Squid Game se convirtió en el fenómeno de Netflix más grande de la historia, y con ello llegó un problema que muchos padres enfrentaron: sus hijos querían ver la serie porque "todos en el colegio la estaban viendo."
Por qué Squid Game no es para niños
La serie tiene clasificación TV-MA (solo para adultos maduros) y con razón:
- Violencia extrema y gráfica: Escenas de muerte violenta detalladas y frecuentes
- Trauma y desesperación: Los personajes enfrentan situaciones de extrema angustia psicológica
- Lenguaje adulto: Vocabulario y situaciones no apropiadas para menores
- Temas complejos: Deuda, desesperación económica, traición — conceptos que requieren madurez para procesar
Aunque los juegos son similares a juegos infantiles (la gallinita ciega, el semáforo), el contexto es completamente adulto y perturbador.
El efecto patio de recreo
El problema real que enfrentaron muchos padres es el efecto social: cuando una serie se vuelve viral, los niños que no la han visto se sienten excluidos de las conversaciones de sus compañeros.
Esto creó situaciones donde niños de 7 a 10 años presionaban a sus padres para ver contenido claramente inapropiado para su edad.
Qué hacer como padre
Mantener el límite con empatía
Decir "no" no significa no explicar por qué. Habla con tu hijo sobre las razones del límite de una forma que pueda entender según su edad.
Ofrecer alternativas
Si el atractivo es el tema de "juegos con consecuencias", existen opciones apropiadas para su edad:
- Among Us (el videojuego)
- Series de misterio y aventura para jóvenes en Netflix
- Libros de la misma temática adaptados a menores
Hablar sobre la presión social
Este es un momento perfecto para hablar sobre tomar decisiones propias aunque los amigos hagan algo diferente — una habilidad invaluable para la adolescencia.

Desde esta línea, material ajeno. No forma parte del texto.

This is an optimization exercise on Yosys and OpenROAD, whose aim is small area, a short achievable clock period and few clock cycles per item, not a production implementation. Function was checked by simulation only, so behaviour that the tests miss may differ from the original.

### design.v
package mtdtmf_pkg;
	localparam int SINE_TABLE_DEPTH = 256;
	localparam int PHASE_WIDTH      = 16;
	localparam int COUNT_WIDTH      = 16;
	localparam int ADDR_W           = $clog2(SINE_TABLE_DEPTH);
	localparam int SAMPLE_W         = 17;
	localparam int CHAR_W           = 8;
	localparam int CFG_INDEX_W      = 3;
	localparam int CFG_DATA_W       = 64;
	localparam logic [COUNT_WIDTH-1:0] COUNT_MAX = '1;
	localparam logic [CFG_INDEX_W-1:0] REG_LOW_STEPS  = 3'd0;
	localparam logic [CFG_INDEX_W-1:0] REG_HIGH_STEPS = 3'd1;
	localparam logic [CFG_INDEX_W-1:0] REG_AMPLITUDE  = 3'd2;
	localparam logic [CFG_INDEX_W-1:0] REG_TONE_LEN   = 3'd3;
	localparam logic [CFG_INDEX_W-1:0] REG_SHORT_GAP  = 3'd4;
	localparam logic [CFG_INDEX_W-1:0] REG_LETTER_GAP = 3'd5;
	localparam logic [14:0] AMPLITUDE_RST  = 15'd16384;
	localparam logic [15:0] TONE_LEN_RST   = 16'd4000;
	localparam logic [15:0] SHORT_GAP_RST  = 16'd400;
	localparam logic [15:0] LETTER_GAP_RST = 16'd4000;
	typedef struct packed {
		logic [47:0] low_steps;
		logic [63:0] high_steps;
		logic [14:0] amplitude;
		logic [15:0] tone_len;
		logic [15:0] short_gap;
		logic [15:0] letter_gap;
	} cfg_t;
	typedef struct packed {
		logic signed [SAMPLE_W-1:0] sum;
		logic                       active;
		logic                       done;
		logic                       rejected;
	} seq_res_t;
	function automatic logic signed [15:0] sine_rom(input logic [ADDR_W-1:0] addr);
		case (addr)
			8'd0: sine_rom = 16'h0000;
			8'd1: sine_rom = 16'h0324;
			8'd2: sine_rom = 16'h0647;
			8'd3: sine_rom = 16'h096a;
			8'd4: sine_rom = 16'h0c8b;
			8'd5: sine_rom = 16'h0fab;
			8'd6: sine_rom = 16'h12c8;
			8'd7: sine_rom = 16'h15e2;
			8'd8: sine_rom = 16'h18f9;
			8'd9: sine_rom = 16'h1c0b;
			8'd10: sine_rom = 16'h1f1a;
			8'd11: sine_rom = 16'h2224;
			8'd12: sine_rom = 16'h2529;
			8'd13: sine_rom = 16'h2827;
			8'd14: sine_rom = 16'h2b20;
			8'd15: sine_rom = 16'h2e12;
			8'd16: sine_rom = 16'h30fd;
			8'd17: sine_rom = 16'h33e1;
			8'd18: sine_rom = 16'h36bd;
			8'd19: sine_rom = 16'h3990;
			8'd20: sine_rom = 16'h3c5a;
			8'd21: sine_rom = 16'h3f1b;
			8'd22: sine_rom = 16'h41d2;
			8'd23: sine_rom = 16'h447f;
			8'd24: sine_rom = 16'h4722;
			8'd25: sine_rom = 16'h49ba;
			8'd26: sine_rom = 16'h4c46;
			8'd27: sine_rom = 16'h4ec7;
			8'd28: sine_rom = 16'h513b;
			8'd29: sine_rom = 16'h53a3;
			8'd30: sine_rom = 16'h55fe;
			8'd31: sine_rom = 16'h584c;
			8'd32: sine_rom = 16'h5a8c;
			8'd33: sine_rom = 16'h5cbe;
			8'd34: sine_rom = 16'h5ee2;
			8'd35: sine_rom = 16'h60f7;
			8'd36: sine_rom = 16'h62fe;
			8'd37: sine_rom = 16'h64f4;
			8'd38: sine_rom = 16'h66dc;
			8'd39: sine_rom = 16'h68b3;
			8'd40: sine_rom = 16'h6a7a;
			8'd41: sine_rom = 16'h6c31;
			8'd42: sine_rom = 16'h6dd7;
			8'd43: sine_rom = 16'h6f6c;
			8'd44: sine_rom = 16'h70ef;
			8'd45: sine_rom = 16'h7261;
			8'd46: sine_rom = 16'h73c2;
			8'd47: sine_rom = 16'h7511;
			8'd48: sine_rom = 16'h764d;
			8'd49: sine_rom = 16'h7777;
			8'd50: sine_rom = 16'h788f;
			8'd51: sine_rom = 16'h7993;
			8'd52: sine_rom = 16'h7a86;
			8'd53: sine_rom = 16'h7b65;
			8'd54: sine_rom = 16'h7c31;
			8'd55: sine_rom = 16'h7cea;
			8'd56: sine_rom = 16'h7d90;
			8'd57: sine_rom = 16'h7e22;
			8'd58: sine_rom = 16'h7ea1;
			8'd59: sine_rom = 16'h7f0c;
			8'd60: sine_rom = 16'h7f64;
			8'd61: sine_rom = 16'h7fa8;
			8'd62: sine_rom = 16'h7fd9;
			8'd63: sine_rom = 16'h7ff7;
			8'd64: sine_rom = 16'h7fff;
			8'd65: sine_rom = 16'h7ff7;
			8'd66: sine_rom = 16'h7fd9;
			8'd67: sine_rom = 16'h7fa8;
			8'd68: sine_rom = 16'h7f64;
			8'd69: sine_rom = 16'h7f0c;
			8'd70: sine_rom = 16'h7ea1;
			8'd71: sine_rom = 16'h7e22;
			8'd72: sine_rom = 16'h7d90;
			8'd73: sine_rom = 16'h7cea;
			8'd74: sine_rom = 16'h7c31;
			8'd75: sine_rom = 16'h7b65;
			8'd76: sine_rom = 16'h7a86;
			8'd77: sine_rom = 16'h7993;
			8'd78: sine_rom = 16'h788f;
			8'd79: sine_rom = 16'h7777;
			8'd80: sine_rom = 16'h764d;
			8'd81: sine_rom = 16'h7511;
			8'd82: sine_rom = 16'h73c2;
			8'd83: sine_rom = 16'h7261;
			8'd84: sine_rom = 16'h70ef;
			8'd85: sine_rom = 16'h6f6c;
			8'd86: sine_rom = 16'h6dd7;
			8'd87: sine_rom = 16'h6c31;
			8'd88: sine_rom = 16'h6a7a;
			8'd89: sine_rom = 16'h68b3;
			8'd90: sine_rom = 16'h66dc;
			8'd91: sine_rom = 16'h64f4;
			8'd92: sine_rom = 16'h62fe;
			8'd93: sine_rom = 16'h60f7;
			8'd94: sine_rom = 16'h5ee2;
			8'd95: sine_rom = 16'h5cbe;
			8'd96: sine_rom = 16'h5a8c;
			8'd97: sine_rom = 16'h584c;
			8'd98: sine_rom = 16'h55fe;
			8'd99: sine_rom = 16'h53a3;
			8'd100: sine_rom = 16'h513b;
			8'd101: sine_rom = 16'h4ec7;
			8'd102: sine_rom = 16'h4c46;
			8'd103: sine_rom = 16'h49ba;
			8'd104: sine_rom = 16'h4722;
			8'd105: sine_rom = 16'h447f;
			8'd106: sine_rom = 16'h41d2;
			8'd107: sine_rom = 16'h3f1b;
			8'd108: sine_rom = 16'h3c5a;
			8'd109: sine_rom = 16'h3990;
			8'd110: sine_rom = 16'h36bd;
			8'd111: sine_rom = 16'h33e1;
			8'd112: sine_rom = 16'h30fd;
			8'd113: sine_rom = 16'h2e12;
			8'd114: sine_rom = 16'h2b20;
			8'd115: sine_rom = 16'h2827;
			8'd116: sine_rom = 16'h2529;
			8'd117: sine_rom = 16'h2224;
			8'd118: sine_rom = 16'h1f1a;
			8'd119: sine_rom = 16'h1c0b;
			8'd120: sine_rom = 16'h18f9;
			8'd121: sine_rom = 16'h15e2;
			8'd122: sine_rom = 16'h12c8;
			8'd123: sine_rom = 16'h0fab;
			8'd124: sine_rom = 16'h0c8b;
			8'd125: sine_rom = 16'h096a;
			8'd126: sine_rom = 16'h0647;
			8'd127: sine_rom = 16'h0324;
			8'd128: sine_rom = 16'h0000;
			8'd129: sine_rom = 16'hfcdc;
			8'd130: sine_rom = 16'hf9b9;
			8'd131: sine_rom = 16'hf696;
			8'd132: sine_rom = 16'hf375;
			8'd133: sine_rom = 16'hf055;
			8'd134: sine_rom = 16'hed38;
			8'd135: sine_rom = 16'hea1e;
			8'd136: sine_rom = 16'he707;
			8'd137: sine_rom = 16'he3f5;
			8'd138: sine_rom = 16'he0e6;
			8'd139: sine_rom = 16'hdddc;
			8'd140: sine_rom = 16'hdad7;
			8'd141: sine_rom = 16'hd7d9;
			8'd142: sine_rom = 16'hd4e0;
			8'd143: sine_rom = 16'hd1ee;
			8'd144: sine_rom = 16'hcf03;
			8'd145: sine_rom = 16'hcc1f;
			8'd146: sine_rom = 16'hc943;
			8'd147: sine_rom = 16'hc670;
			8'd148: sine_rom = 16'hc3a6;
			8'd149: sine_rom = 16'hc0e5;
			8'd150: sine_rom = 16'hbe2e;
			8'd151: sine_rom = 16'hbb81;
			8'd152: sine_rom = 16'hb8de;
			8'd153: sine_rom = 16'hb646;
			8'd154: sine_rom = 16'hb3ba;
			8'd155: sine_rom = 16'hb139;
			8'd156: sine_rom = 16'haec5;
			8'd157: sine_rom = 16'hac5d;
			8'd158: sine_rom = 16'haa02;
			8'd159: sine_rom = 16'ha7b4;
			8'd160: sine_rom = 16'ha574;
			8'd161: sine_rom = 16'ha342;
			8'd162: sine_rom = 16'ha11e;
			8'd163: sine_rom = 16'h9f09;
			8'd164: sine_rom = 16'h9d02;
			8'd165: sine_rom = 16'h9b0c;
			8'd166: sine_rom = 16'h9924;
			8'd167: sine_rom = 16'h974d;
			8'd168: sine_rom = 16'h9586;
			8'd169: sine_rom = 16'h93cf;
			8'd170: sine_rom = 16'h9229;
			8'd171: sine_rom = 16'h9094;
			8'd172: sine_rom = 16'h8f11;
			8'd173: sine_rom = 16'h8d9f;
			8'd174: sine_rom = 16'h8c3e;
			8'd175: sine_rom = 16'h8aef;
			8'd176: sine_rom = 16'h89b3;
			8'd177: sine_rom = 16'h8889;
			8'd178: sine_rom = 16'h8771;
			8'd179: sine_rom = 16'h866d;
			8'd180: sine_rom = 16'h857a;
			8'd181: sine_rom = 16'h849b;
			8'd182: sine_rom = 16'h83cf;
			8'd183: sine_rom = 16'h8316;
			8'd184: sine_rom = 16'h8270;
			8'd185: sine_rom = 16'h81de;
			8'd186: sine_rom = 16'h815f;
			8'd187: sine_rom = 16'h80f4;
			8'd188: sine_rom = 16'h809c;
			8'd189: sine_rom = 16'h8058;
			8'd190: sine_rom = 16'h8027;
			8'd191: sine_rom = 16'h8009;
			8'd192: sine_rom = 16'h8001;
			8'd193: sine_rom = 16'h8009;
			8'd194: sine_rom = 16'h8027;
			8'd195: sine_rom = 16'h8058;
			8'd196: sine_rom = 16'h809c;
			8'd197: sine_rom = 16'h80f4;
			8'd198: sine_rom = 16'h815f;
			8'd199: sine_rom = 16'h81de;
			8'd200: sine_rom = 16'h8270;
			8'd201: sine_rom = 16'h8316;
			8'd202: sine_rom = 16'h83cf;
			8'd203: sine_rom = 16'h849b;
			8'd204: sine_rom = 16'h857a;
			8'd205: sine_rom = 16'h866d;
			8'd206: sine_rom = 16'h8771;
			8'd207: sine_rom = 16'h8889;
			8'd208: sine_rom = 16'h89b3;
			8'd209: sine_rom = 16'h8aef;
			8'd210: sine_rom = 16'h8c3e;
			8'd211: sine_rom = 16'h8d9f;
			8'd212: sine_rom = 16'h8f11;
			8'd213: sine_rom = 16'h9094;
			8'd214: sine_rom = 16'h9229;
			8'd215: sine_rom = 16'h93cf;
			8'd216: sine_rom = 16'h9586;
			8'd217: sine_rom = 16'h974d;
			8'd218: sine_rom = 16'h9924;
			8'd219: sine_rom = 16'h9b0c;
			8'd220: sine_rom = 16'h9d02;
			8'd221: sine_rom = 16'h9f09;
			8'd222: sine_rom = 16'ha11e;
			8'd223: sine_rom = 16'ha342;
			8'd224: sine_rom = 16'ha574;
			8'd225: sine_rom = 16'ha7b4;
			8'd226: sine_rom = 16'haa02;
			8'd227: sine_rom = 16'hac5d;
			8'd228: sine_rom = 16'haec5;
			8'd229: sine_rom = 16'hb139;
			8'd230: sine_rom = 16'hb3ba;
			8'd231: sine_rom = 16'hb646;
			8'd232: sine_rom = 16'hb8de;
			8'd233: sine_rom = 16'hbb81;
			8'd234: sine_rom = 16'hbe2e;
			8'd235: sine_rom = 16'hc0e5;
			8'd236: sine_rom = 16'hc3a6;
			8'd237: sine_rom = 16'hc670;
			8'd238: sine_rom = 16'hc943;
			8'd239: sine_rom = 16'hcc1f;
			8'd240: sine_rom = 16'hcf03;
			8'd241: sine_rom = 16'hd1ee;
			8'd242: sine_rom = 16'hd4e0;
			8'd243: sine_rom = 16'hd7d9;
			8'd244: sine_rom = 16'hdad7;
			8'd245: sine_rom = 16'hdddc;
			8'd246: sine_rom = 16'he0e6;
			8'd247: sine_rom = 16'he3f5;
			8'd248: sine_rom = 16'he707;
			8'd249: sine_rom = 16'hea1e;
			8'd250: sine_rom = 16'hed38;
			8'd251: sine_rom = 16'hf055;
			8'd252: sine_rom = 16'hf375;
			8'd253: sine_rom = 16'hf696;
			8'd254: sine_rom = 16'hf9b9;
			8'd255: sine_rom = 16'hfcdc;
			default: sine_rom = 16'h0000;
		endcase
	endfunction
	function automatic logic [COUNT_WIDTH-1:0] sat_len(input logic [15:0] len);
		logic [23:0] wide;
		wide = 24'(len);
		if (wide > 24'(COUNT_MAX)) begin
			sat_len = COUNT_MAX;
		end else begin
			sat_len = COUNT_WIDTH'(wide);
		end
	endfunction
endpackage
module mtdtmf_seq (
	input  logic              clk,
	input  logic              arst_n,
	input  logic              fire,
	input  logic              action,
	input  logic [mtdtmf_pkg::CHAR_W-1:0] char_code,
	input  mtdtmf_pkg::cfg_t              cfg,
	output mtdtmf_pkg::seq_res_t          res
);
	typedef enum logic [1:0] {
		KIND_IDLE,
		KIND_TONE,
		KIND_SHORT,
		KIND_LETTER
	} kind_t;
	kind_t                  kind_q, kind_d;
	logic [3:0]             key_q, key_d;
	logic [2:0]             presses_q, presses_d;
	logic [mtdtmf_pkg::COUNT_WIDTH-1:0] count_q, count_d;
	logic [mtdtmf_pkg::PHASE_WIDTH-1:0] low_phase_q, low_phase_d;
	logic [mtdtmf_pkg::PHASE_WIDTH-1:0] high_phase_q, high_phase_d;
	logic [3:0]             map_key;
	logic [2:0]             map_presses;
	logic [1:0]             lo_sel;
	logic [1:0]             hi_sel;
	logic [mtdtmf_pkg::PHASE_WIDTH-1:0] lo_step;
	logic [mtdtmf_pkg::PHASE_WIDTH-1:0] hi_step;
	logic [mtdtmf_pkg::ADDR_W-1:0]      lo_addr;
	logic [mtdtmf_pkg::ADDR_W-1:0]      hi_addr;
	logic signed [mtdtmf_pkg::SAMPLE_W-1:0] sine_sum;
	logic [mtdtmf_pkg::COUNT_WIDTH-1:0] count_inc;
	logic [mtdtmf_pkg::COUNT_WIDTH-1:0] tone_len;
	logic [mtdtmf_pkg::COUNT_WIDTH-1:0] short_len;
	logic [mtdtmf_pkg::COUNT_WIDTH-1:0] letter_len;
	logic [2:0]             presses_dec;
	always_comb begin
		map_key     = 4'd0;
		map_presses = 3'd0;
		if (char_code >= "1" && char_code <= "9") begin
			map_key     = 4'(char_code - "1");
			map_presses = 3'd1;
		end else if (char_code == "0") begin
			map_key     = 4'd10;
			map_presses = 3'd1;
		end else if (char_code >= "a" && char_code <= "c") begin
			map_key     = 4'd1;
			map_presses = 3'(char_code - "a" + 8'd2);
		end else if (char_code >= "d" && char_code <= "f") begin
			map_key     = 4'd2;
			map_presses = 3'(char_code - "d" + 8'd2);
		end else if (char_code >= "g" && char_code <= "i") begin
			map_key     = 4'd3;
			map_presses = 3'(char_code - "g" + 8'd2);
		end else if (char_code >= "j" && char_code <= "l") begin
			map_key     = 4'd4;
			map_presses = 3'(char_code - "j" + 8'd2);
		end else if (char_code >= "m" && char_code <= "o") begin
			map_key     = 4'd5;
			map_presses = 3'(char_code - "m" + 8'd2);
		end else if (char_code >= "p" && char_code <= "r") begin
			map_key     = 4'd6;
			map_presses = 3'(char_code - "p" + 8'd2);
		end else if (char_code == "s") begin
			map_key     = 4'd6;
			map_presses = 3'd5;
		end else if (char_code >= "t" && char_code <= "v") begin
			map_key     = 4'd7;
			map_presses = 3'(char_code - "t" + 8'd2);
		end else if (char_code >= "w" && char_code <= "y") begin
			map_key     = 4'd8;
			map_presses = 3'(char_code - "w" + 8'd2);
		end else if (char_code == "z") begin
			map_key     = 4'd8;
			map_presses = 3'd5;
		end else if (char_code == ".") begin
			map_key     = 4'd9;
			map_presses = 3'd2;
		end else if (char_code == "!") begin
			map_key     = 4'd9;
			map_presses = 3'd3;
		end else if (char_code == "?") begin
			map_key     = 4'd9;
			map_presses = 3'd4;
		end else if (char_code == "#") begin
			map_key     = 4'd9;
			map_presses = 3'd1;
		end else if (char_code == " ") begin
			map_key     = 4'd10;
			map_presses = 3'd2;
		end
	end
	always_comb begin
		case (key_q)
			4'd0, 4'd11: begin lo_sel = 2'd0; hi_sel = 2'd0; end
			4'd1, 4'd12: begin lo_sel = 2'd1; hi_sel = 2'd0; end
			4'd2, 4'd13: begin lo_sel = 2'd2; hi_sel = 2'd0; end
			4'd3, 4'd14: begin lo_sel = 2'd0; hi_sel = 2'd1; end
			4'd4, 4'd15: begin lo_sel = 2'd1; hi_sel = 2'd1; end
			4'd5:        begin lo_sel = 2'd2; hi_sel = 2'd1; end
			4'd6:        begin lo_sel = 2'd0; hi_sel = 2'd2; end
			4'd7:        begin lo_sel = 2'd1; hi_sel = 2'd2; end
			4'd8:        begin lo_sel = 2'd2; hi_sel = 2'd2; end
			4'd9:        begin lo_sel = 2'd0; hi_sel = 2'd3; end
			4'd10:       begin lo_sel = 2'd1; hi_sel = 2'd3; end
			default:     begin lo_sel = 2'd0; hi_sel = 2'd0; end
		endcase
	end
	assign lo_step = cfg.low_steps[{lo_sel, 4'b0000} +: mtdtmf_pkg::PHASE_WIDTH];
	assign hi_step = cfg.high_steps[{hi_sel, 4'b0000} +: mtdtmf_pkg::PHASE_WIDTH];
	assign lo_addr = mtdtmf_pkg::ADDR_W'(((mtdtmf_pkg::PHASE_WIDTH + mtdtmf_pkg::ADDR_W)'(low_phase_q) * mtdtmf_pkg::SINE_TABLE_DEPTH)
		>> mtdtmf_pkg::PHASE_WIDTH);
	assign hi_addr = mtdtmf_pkg::ADDR_W'(((mtdtmf_pkg::PHASE_WIDTH + mtdtmf_pkg::ADDR_W)'(high_phase_q) * mtdtmf_pkg::SINE_TABLE_DEPTH)
		>> mtdtmf_pkg::PHASE_WIDTH);
	assign sine_sum = mtdtmf_pkg::SAMPLE_W'(mtdtmf_pkg::sine_rom(lo_addr)) + mtdtmf_pkg::SAMPLE_W'(mtdtmf_pkg::sine_rom(hi_addr));
	assign count_inc   = count_q + 1'b1;
	assign short_len   = mtdtmf_pkg::sat_len(cfg.short_gap);
	assign letter_len  = mtdtmf_pkg::sat_len(cfg.letter_gap);
	assign tone_len    = (mtdtmf_pkg::sat_len(cfg.tone_len) == '0) ? mtdtmf_pkg::COUNT_WIDTH'(1) : mtdtmf_pkg::sat_len(cfg.tone_len);
	assign presses_dec = (presses_q != 3'd0) ? presses_q - 3'd1 : 3'd0;
	always_comb begin
		kind_d       = kind_q;
		key_d        = key_q;
		presses_d    = presses_q;
		count_d      = count_q;
		low_phase_d  = low_phase_q;
		high_phase_d = high_phase_q;
		res          = '0;
		if (!action) begin
			if (kind_q != KIND_IDLE || map_presses == 3'd0) begin
				res.rejected = 1'b1;
			end else begin
				key_d        = map_key;
				presses_d    = map_presses;
				kind_d       = KIND_TONE;
				count_d      = '0;
				low_phase_d  = '0;
				high_phase_d = '0;
			end
			res.active = (kind_d != KIND_IDLE);
		end else begin
			case (kind_q)
				KIND_TONE: begin
					res.sum      = sine_sum;
					res.active   = 1'b1;
					low_phase_d  = low_phase_q + lo_step;
					high_phase_d = high_phase_q + hi_step;
					count_d      = count_inc;
					if (count_inc >= tone_len) begin
						presses_d = presses_dec;
						count_d   = '0;
						if (presses_dec != 3'd0) begin
							if (short_len == '0) begin
								low_phase_d  = '0;
								high_phase_d = '0;
							end else begin
								kind_d = KIND_SHORT;
							end
						end else if (letter_len == '0) begin
							kind_d   = KIND_IDLE;
							res.done = 1'b1;
						end else begin
							kind_d = KIND_LETTER;
						end
					end
				end
				KIND_SHORT: begin
					res.active = 1'b1;
					count_d    = count_inc;
					if (count_inc >= short_len) begin
						kind_d       = KIND_TONE;
						count_d      = '0;
						low_phase_d  = '0;
						high_phase_d = '0;
					end
				end
				KIND_LETTER: begin
					res.active = 1'b1;
					count_d    = count_inc;
					if (count_inc >= letter_len) begin
						kind_d   = KIND_IDLE;
						count_d  = '0;
						res.done = 1'b1;
					end
				end
				default: begin
				end
			endcase
		end
	end
	always_ff @(posedge clk or negedge arst_n) begin
		if (!arst_n) begin
			kind_q       <= KIND_IDLE;
			key_q        <= '0;
			presses_q    <= '0;
			count_q      <= '0;
			low_phase_q  <= '0;
			high_phase_q <= '0;
		end else if (fire) begin
			kind_q       <= kind_d;
			key_q        <= key_d;
			presses_q    <= presses_d;
			count_q      <= count_d;
			low_phase_q  <= low_phase_d;
			high_phase_q <= high_phase_d;
		end
	end
endmodule
module multitap_dtmf_tone_generator (
	input  logic                   clk,
	input  logic                   arst_n,
	input  logic                   s_tvalid,
	output logic                   s_tready,
	input  logic [7:0]             s_tdata,    
	input  logic                   s_tuser,    
	output logic                   m_tvalid,
	input  logic                   m_tready,
	output logic [23:0]            m_tdata,    
	output logic                   m_tlast,    
	input  logic                   cfg_valid,
	output logic                   cfg_ready,
	input  logic [mtdtmf_pkg::CFG_INDEX_W-1:0] cfg_index,
	input  logic [mtdtmf_pkg::CFG_DATA_W-1:0]  cfg_data
);
	mtdtmf_pkg::cfg_t                cfg_q;
	logic                valid_s1;
	logic                action_s1;
	logic [mtdtmf_pkg::CHAR_W-1:0]   char_s1;
	logic                valid_s2;
	mtdtmf_pkg::seq_res_t            res_s2;
	mtdtmf_pkg::seq_res_t            seq_res;
	logic                m_valid_q;
	logic signed [mtdtmf_pkg::SAMPLE_W-1:0] sample_q;
	logic                active_q;
	logic                done_q;
	logic                rejected_q;
	logic                out_free;
	logic                s2_ready;
	logic                s1_ready;
	logic                fire;
	logic [mtdtmf_pkg::SAMPLE_W-1:0] mag;
	logic [32:0]         prod;
	logic [mtdtmf_pkg::SAMPLE_W-1:0] scaled;
	logic signed [mtdtmf_pkg::SAMPLE_W-1:0] sample_d;
	assign cfg_ready = 1'b1;
	always_ff @(posedge clk or negedge arst_n) begin
		if (!arst_n) begin
			cfg_q.low_steps  <= '0;
			cfg_q.high_steps <= '0;
			cfg_q.amplitude  <= mtdtmf_pkg::AMPLITUDE_RST;
			cfg_q.tone_len   <= mtdtmf_pkg::TONE_LEN_RST;
			cfg_q.short_gap  <= mtdtmf_pkg::SHORT_GAP_RST;
			cfg_q.letter_gap <= mtdtmf_pkg::LETTER_GAP_RST;
		end else if (cfg_valid && cfg_ready) begin
			case (cfg_index)
				mtdtmf_pkg::REG_LOW_STEPS:  cfg_q.low_steps  <= cfg_data[47:0];
				mtdtmf_pkg::REG_HIGH_STEPS: cfg_q.high_steps <= cfg_data;
				mtdtmf_pkg::REG_AMPLITUDE:  cfg_q.amplitude  <= cfg_data[14:0];
				mtdtmf_pkg::REG_TONE_LEN:   cfg_q.tone_len   <= cfg_data[15:0];
				mtdtmf_pkg::REG_SHORT_GAP:  cfg_q.short_gap  <= cfg_data[15:0];
				mtdtmf_pkg::REG_LETTER_GAP: cfg_q.letter_gap <= cfg_data[15:0];
				default: begin
				end
			endcase
		end
	end
	assign out_free = !m_valid_q || m_tready;
	assign s2_ready = !valid_s2 || out_free;
	assign s1_ready = !valid_s1 || s2_ready;
	assign s_tready = s1_ready;
	assign fire     = valid_s1 && s2_ready;
	always_ff @(posedge clk or negedge arst_n) begin
		if (!arst_n) begin
			valid_s1 <= 1'b0;
		end else if (s1_ready) begin
			valid_s1 <= s_tvalid;
		end
	end
	always_ff @(posedge clk) begin
		if (s_tvalid && s1_ready) begin
			action_s1 <= s_tuser;
			char_s1   <= s_tdata;
		end
	end
	mtdtmf_seq u_seq (
		.clk       (clk),
		.arst_n    (arst_n),
		.fire      (fire),
		.action    (action_s1),
		.char_code (char_s1),
		.cfg       (cfg_q),
		.res       (seq_res)
	);
	always_ff @(posedge clk or negedge arst_n) begin
		if (!arst_n) begin
			valid_s2 <= 1'b0;
		end else if (s2_ready) begin
			valid_s2 <= valid_s1;
		end
	end
	always_ff @(posedge clk) begin
		if (fire) begin
			res_s2 <= seq_res;
		end
	end
	assign mag      = res_s2.sum[mtdtmf_pkg::SAMPLE_W-1] ? mtdtmf_pkg::SAMPLE_W'(-res_s2.sum) : mtdtmf_pkg::SAMPLE_W'(res_s2.sum);
	assign prod     = 33'(cfg_q.amplitude) * 33'(mag) + 33'd16384;
	assign scaled   = prod[15 +: mtdtmf_pkg::SAMPLE_W];
	assign sample_d = res_s2.sum[mtdtmf_pkg::SAMPLE_W-1] ? -$signed(scaled) : $signed(scaled);
	always_ff @(posedge clk or negedge arst_n) begin
		if (!arst_n) begin
			m_valid_q <= 1'b0;
		end else if (out_free) begin
			m_valid_q <= valid_s2;
		end
	end
	always_ff @(posedge clk) begin
		if (valid_s2 && out_free) begin
			sample_q   <= sample_d;
			active_q   <= res_s2.active;
			done_q     <= res_s2.done;
			rejected_q <= res_s2.rejected;
		end
	end
	assign m_tvalid = m_valid_q;
	assign m_tdata  = {5'd0, rejected_q, active_q, sample_q};
	assign m_tlast  = done_q;
endmodule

Si ya la vieron en casa de otro
Si tu hijo ya vio algunos capítulos en casa de un amigo, no entres en pánico. Habla sobre lo que vio, responde sus preguntas honestamente y usa la experiencia para construir criterio crítico sobre los medios.
La conversación más amplia
Este fenómeno ilustra algo importante: los niños necesitan literacidad mediática — la capacidad de evaluar críticamente el contenido que consumen. No solo "esto es bueno o malo" sino "¿por qué existe? ¿a quién va dirigido? ¿cómo me hace sentir y por qué?"
En un mundo donde el contenido digital es omnipresente, enseñar a los niños a navegar críticamente es tan importante como enseñarles a programar.